E via polemiche su polemiche.
Infatti quest’anno, gli organizzatori del Firenze Libro Aperto avevano invitato oltre a loro stessi, solo gente di sinistra, Nanni Moretti, i Modena City Ramblers, così almeno non gli avrebbero accusati di essere di destra, ma i problemi c’erano anche quest’anno, o così mi hanno raccontato visto che io non sono andato (il biglietto d’ingresso costava 10 euro), poiché c’erano i banchini bruttissimi e era organizzato tutto male, senza mappe e punti ristoro cattivi e dovunque ti giravi c’era una EAP pronta a pubblicare il tuo libro a pagamento. (Questo punto sta diventando paurosamente lungo e io -scusatemi- sono già un po’ stufo).
9. Futuro
Mi piacerebbe che al prossimo FirenzeRivista, la Bocciofila potesse contribuire più attivamente, facendo di più e facendo meglio (io me la ricordo una mail in cui si chiedevano adesioni per l’organizzazione del Festival, ma ero in un periodo incasinato, e lasciai stare). Magari come Bocciofila organizzeremo una delle nostre “haiku night”, evento che ci ha resi famosi nel mondo intero (forse nel mondo è eccessivo, a Firenze in zona Centro Storico), magari proveremo a dare un aiuto organizzativo più sostanziale.
Forse mi piacerebbe anche che il FirenzeRivista avvenisse in uno spazio dove non ci si confonde con chi è passato là per caso solo perché aveva fame o voleva vedere la partita.

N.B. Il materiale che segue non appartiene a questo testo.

`src/rtl/reg_transfer_unit.sv`:
```
// reg_transfer_unit: eight-register bank with MOV/SWAP/LOAD/CLR transfer sequencer driving an external bus mux
module reg_transfer_unit #(
  parameter int WIDTH = 16,
  parameter logic [WIDTH-1:0] RESET_VAL = '0
) (
  input  logic             clk,
  input  logic             rst,
  input  logic             start,
  input  logic [1:0]       op,
  input  logic [2:0]       src_sel,
  input  logic [2:0]       dst_sel,
  input  logic [WIDTH-1:0] ext_data,
  input  logic [WIDTH-1:0] Bus,
  output logic [2:0]       Src,
  output logic [WIDTH-1:0] reg_Out1,
  output logic [WIDTH-1:0] reg_Out2,
  output logic [WIDTH-1:0] reg_Out3,
  output logic [WIDTH-1:0] reg_Out4,
  output logic [WIDTH-1:0] reg_Out5,
  output logic [WIDTH-1:0] reg_Out6,
  output logic [WIDTH-1:0] reg_Out7,
  output logic [WIDTH-1:0] reg_Out8,
  output logic             busy,
  output logic             done
);
  typedef enum logic [2:0] {IDLE, MOVE, SWAP1, SWAP2, SWAP3, EXEC, DONE} state_t;
  state_t state, state_nx;
  logic [WIDTH-1:0] r [8];
  logic [WIDTH-1:0] tmp, data_q, wd;
  logic [1:0] op_q;
  logic [2:0] src_q, dst_q, src_nx, wa;
  logic we;
  always_comb begin
    state_nx = state;
    src_nx = 3'd0;
    we = 1'b0;
    wa = dst_q;
    wd = Bus;
    case (state)
      IDLE: if (start) begin
        state_nx = op == 2'b00 ? MOVE : op == 2'b01 ? SWAP1 : EXEC;
        src_nx = op[1] ? 3'd0 : src_sel;
      end
      MOVE: begin
        we = 1'b1;
        state_nx = DONE;
      end
      SWAP1: begin
        src_nx = dst_q;
        state_nx = SWAP2;
      end
      SWAP2: begin
        we = 1'b1;
        wa = src_q;
        state_nx = SWAP3;
      end
      SWAP3: begin
        we = 1'b1;
        wd = tmp;
        state_nx = DONE;
      end
      EXEC: begin
        we = 1'b1;
        wd = op_q == 2'b10 ? data_q : '0;
        state_nx = DONE;
      end
      DONE: state_nx = IDLE;
      default: state_nx = IDLE;
    endcase
  end
  always_ff @(posedge clk or posedge rst) begin
    if (rst) begin
      state <= IDLE;
      Src <= 3'd0;
      tmp <= RESET_VAL;
      data_q <= RESET_VAL;
      op_q <= 2'b00;
      src_q <= 3'd0;
      dst_q <= 3'd0;
      for (int i = 0; i < 8; i++) r[i] <= RESET_VAL;
    end else begin
      state <= state_nx;
      Src <= src_nx;
      if (state == IDLE && start) begin
        op_q <= op;
        src_q <= src_sel;
        dst_q <= dst_sel;
        data_q <= ext_data;
      end
      if (state == SWAP1) tmp <= Bus;
      if (we) r[wa] <= wd;
    end
  end
  assign busy = state != IDLE;
  assign done = state == DONE;
  assign reg_Out1 = r[0];
  assign reg_Out2 = r[1];
  assign reg_Out3 = r[2];
  assign reg_Out4 = r[3];
  assign reg_Out5 = r[4];
  assign reg_Out6 = r[5];
  assign reg_Out7 = r[6];
  assign reg_Out8 = r[7];
endmodule

```
`config.mk`:
```
export PLATFORM = sky130hd
export DESIGN_NAME = reg_transfer_unit
export DESIGN_NICKNAME = d
export VERILOG_FILES = /design/src/rtl/reg_transfer_unit.sv
export SDC_FILE = /design/constraint.sdc
export NUM_CORES = 1
export LEC_CHECK = 0
export ABC_AREA = 1
export CORE_MARGIN = 5
export CORE_UTILIZATION = 30
export DETAILED_ROUTE_END_ITERATION = 16
export PLACE_DENSITY = 0.62
export SYNTH_ARGS = -nofsm -noshare
export SYNTH_HDL_FRONTEND = slang
export SYNTH_SLANG_ARGS = --single-unit
```
`constraint.sdc`:
```
create_clock -name clk -period 15.45 [get_ports clk]
set_input_delay 3.09 -clock clk [delete_from_list [all_inputs] [get_ports clk]]
set_output_delay 3.09 -clock clk [all_outputs]
set_load 0.02 [all_outputs]
```
==> summary by stage, run 1 <==
Layout
The proportion of layout cells with a drive suffix above 1 is 5.84%. The post-layout instance area is 0.00988 sq mm. The net count of the finished layout is 1074. The repair_antennas step left the layout with diodes totalling 0. The filler cells instantiated in the layout total 2404. The layout overhead on the synthesized area is 34.6%.

Route
The vias per cell is 4.69. Signal routing reaches up to met4. The number of vias after detailed routing is 6414.

Detailed routing placed a total of 1350 microns of wire on met3. After detailed routing, the wire length on met1 is 10900 microns. The total routed wirelength is 23900 microns. In the detailed route, the total length drawn on met2 is 11000 microns. The first detailed-routing pass took 5 iterations. The average detailed-routed wire length per instance is 17.5 microns.

The post-detailed-route count of antenna-violating nets is 0. For this block, the initial DRC count from the detailed router was 647. The residual DRC count is 0.

STA
The share of the cycle needed by the critical path after routing is 32.3%. The final number of setup-violating endpoints is 0. For the final routed database, the setup TNS stands at 0 ns.

The final clock skew is 0.0101 ns. The number of max-slew violations in the final report is 0. The final critical delay including setup and external delays is 4.99 ns. The transition time of the tightest slew-check pin is 0.969 ns. Headroom to the max-slew limit came out at 35.4%. The total count of hold-check failures in the final report is 0. Setup repair after global routing left no endpoint under its margin. For this run, the top clock speed supported by timing is 0.201 GHz.

Die
The floorplan step defined a die boundary enclosing 0.0277 sq mm. The die outline height is 166 microns. 176 I/O pins were placed. The cell row count is 57. Once the floorplan was initialized, standard cells occupied 30.4% of the core. In this run the horizontal extent of the chip is 166 microns. The core box area is 0.0242 sq mm.

Logic synthesis
After synthesis, the share of flip-flops with an asynchronous set or reset is 100%. Synthesis inferred 174 register bits. The most repeated cell in the gate-level netlist after synthesis is sky130_fd_sc_hd__nand2_1. In this run the biggest area consumer among cell types represents 59.3% of the synthesized area. For this run, the number of Yosys warnings is 0. The cell area that synthesis handed to floorplanning was 0.00734 sq mm. The number of distinct library cell variants in the gate-level netlist after synthesis is 22.

Dividing the synthesized area by the synthesized cell count gives 8.40 sq um. Sequential elements use 59.3% of the synthesized area. By count the netlist is led by sky130_fd_sc_hd__nand2_1, sky130_fd_sc_hd__dfrtp_1, sky130_fd_sc_hd__nand3_1. The most used flip-flop cell after synthesis is sky130_fd_sc_hd__dfrtp_1. Sorting the synthesized cells by area gives the leading types as sky130_fd_sc_hd__dfrtp_1, sky130_fd_sc_hd__nand2_1, sky130_fd_sc_hd__nand3_1. Counting every net in the synthesized netlist gives 917. The number of standard cells after synthesis is 874. The count of flip-flops with a built-in enable after synthesis is 0. The biggest area consumer among synthesized cells is sky130_fd_sc_hd__dfrtp_1.

Worst setup path
Data arrives at the worst endpoint at 1.90 ns. The setup slack of the most critical reg-to-reg path is 12.64 ns. The path type of the worst setup path is register to output port. For this design, the slowest cell found on the critical path is sky130_fd_sc_hd__clkdlybuf4s50_1.

The signal on the critical path passes through inv_2 > nor3_1 > clkdlybuf4s50_1. The critical path launch point type is a register. The kind of end point of the critical path is an output port. The data required time of the worst path is 12.36 ns. Of all nets on the critical path, the largest fanout is 9. The largest stage delay on the critical path is 0.64 ns.

Status
The run finished with clean final reports.

Run
Max-cap violations in this run came to 0.

Clock tree
The tree is rooted in a sky130_fd_sc_hd__clkbuf_16. The number of cells upsized or downsized after cts is 0. TritonCTS built the clock tree. Once the clock tree was built, the setup fixing pass inserted 0 buffers.

The source-to-sink clock delay at the later pin of the worst-skew pair is 0.43 ns. CTS built an H-tree with a depth of 4. The clock net in this run drives a total of 174 sinks. TritonCTS created 17 clock buffers.

The clock passes through at most 2 buffers. Clock-pin slew was measured on the worst setup and hold paths at 0.06 ns. The hold buffer count at CTS is 0.

Placed design
The final estimated routing congestion in global placement is 0.794. The post-DP HPWL is 15500 microns. The count of input and output buffers is 175. The total placed instance area is 0.00932 sq mm.

Global route
The number of antenna violations at the first check in global routing is 0. The total overflow left after global routing is 0. The first global-routing pass estimated 36800 microns of wire. The via count of the first global-routing pass came to 6168. In the global route stage, overall resource usage came out at 17.1%.

The maximum number of pins on one net before global-route repair is 104.

Min path
In this run the worst hold path is classified as register to register.

Power and ir drop
In this run the power density over the cells is 254 mW/mm^2. Across the VDD grid, the largest voltage drop is 101 uV. Summed over all cells, the static leakage comes to 4.81 nW.
-- report_power, final --
group / internal, mW / switching [mW]
Combinational: 0.455 / 0.808
Clock: 0.231 / 0.181
Sequential: 0.682 / 0.148
Total: 1.37 / 1.14
-- state kept, by name, indices dropped and copies added, names as in the netlist, 16 cells and up --
signal,cells
data_q,16
reg_Out4,16
reg_Out1,16
reg_Out8,16
tmp,16
reg_Out6,16
reg_Out2,16
reg_Out5,16
reg_Out3,16
reg_Out7,16
-- final timing paths --
path | cells past startpoint | start | to
worst max-delay path | 3 | state[1] | done
worst min-delay path | 2 | reg_Out7[5] | reg_Out7[5]
worst max register to register | 8 | state[1] | reg_Out1[1]
worst min register to register | 2 | reg_Out7[5] | reg_Out7[5]
max in group asynchronous | 3 | rst | reg_Out4[9]
min in group asynchronous | 2 | rst | Src[0]
-- final cells by class --
cell class                 instances  area, sq um  area share [%]
clock buffer                      23          468            4.74
clock inverter                     9         87.6           0.887
inverter                          35          138            1.39
multi-input combinational        621         2620            26.5
sequential                       174         4350            44.1
tap                              324          405            4.10
timing repair buffer             182         1800            18.3
-- critical path, delay by kind of cell, from the launching register on --
kind          cells  cell delay, ns
buf+inv           2            0.74
flops             1            0.53
simple gates      1            0.19
-- layout by cell type, fill, tap and decap left out --
| cell type | count |
|---|---|
| sky130_fd_sc_hd__a21oi_1 | 1 |
| sky130_fd_sc_hd__buf_4 | 7 |
| sky130_fd_sc_hd__bufinv_16 | 1 |
| sky130_fd_sc_hd__clkbuf_1 | 4 |
| sky130_fd_sc_hd__clkbuf_16 | 17 |
| sky130_fd_sc_hd__clkbuf_8 | 2 |
| sky130_fd_sc_hd__clkdlybuf4s50_1 | 175 |
| sky130_fd_sc_hd__clkinv_2 | 4 |
| sky130_fd_sc_hd__clkinv_4 | 4 |
| sky130_fd_sc_hd__clkinvlp_4 | 1 |
| sky130_fd_sc_hd__dfrtp_1 | 174 |
| sky130_fd_sc_hd__inv_1 | 29 |
| sky130_fd_sc_hd__inv_2 | 4 |
| sky130_fd_sc_hd__inv_6 | 1 |
| sky130_fd_sc_hd__nand2_1 | 421 |
| sky130_fd_sc_hd__nand2_2 | 6 |
| sky130_fd_sc_hd__nand3_1 | 126 |
| sky130_fd_sc_hd__nand3_2 | 4 |
| sky130_fd_sc_hd__nand4_1 | 3 |
| sky130_fd_sc_hd__nor2_1 | 21 |
| sky130_fd_sc_hd__nor2_2 | 6 |
| sky130_fd_sc_hd__nor2_4 | 3 |
| sky130_fd_sc_hd__nor3_1 | 1 |
| sky130_fd_sc_hd__o21a_1 | 1 |
| sky130_fd_sc_hd__o21ai_0 | 24 |
| sky130_fd_sc_hd__o21ai_2 | 1 |
| sky130_fd_sc_hd__o22ai_1 | 3 |
-- logic make-up (layout without fill, tap and decap cells) --
group / after synthesis / after routing / synth area share [%]
AND/OR/NAND/NOR: 591 / 591 / 33.5
AO/OA/AOI/OAI: 30 / 30 / 2.18
buffers and inverters: 79 / 249 / 5.01
flip-flops: 174 / 174 / 59.3
-- metrics by stage --
step | hold slack, ns | setup slack, ns | std cells | power (mW) | utilization, %
2_1_floorplan | 0.449 | 7.64 | 874 | 1.53 | -
3_3_place_gp | 0.454 | 10.16 | 1336 | 2.10 | 38.6
3_5_place_dp | 0.460 | 10.12 | 1336 | 2.11 | 38.6
4_1_cts | 0.476 | 10.44 | 1368 | 2.53 | 40.9
5_1_grt | 0.493 | 10.32 | 1368 | 2.68 | 40.9
6_report | 0.469 | 10.46 | 1368 | 2.51 | 40.9
-- metal layers --
layer  GRT usage (%)  vias up
li1                -     3068
met1            23.5     3066
met2            26.8      246
met3            3.86       34
met4            6.12        0
met5               0        -
(Power assumes the default switching activity.)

Mi piacerebbe che FirenzeRivista diventasse una grande manifestazione popolare, dove ci sono tante persone e si uniscono differenti anime culturali della città. Mi piacerebbe anche che gli scrittori fiorentini, di diverse generazioni, concorressero a restituire questo clima positivo di cui si parla tanto, in una manifestazione che sapesse accogliere la cittadinanza e le persone dell’ambiente letterario che vengono per l’occasione da fuori città. Io quando leggo di tutte queste polemiche o in certe mattine che provo a scrivere un articolo confuso come è questo per la Bocciofila, penso sempre a quella canzone dei Pink Floyd, che fa: Togheter we stand, divided we fall.
Frase che forse sarà anche un po’ banale, ma temo sia comunque abbastanza vera.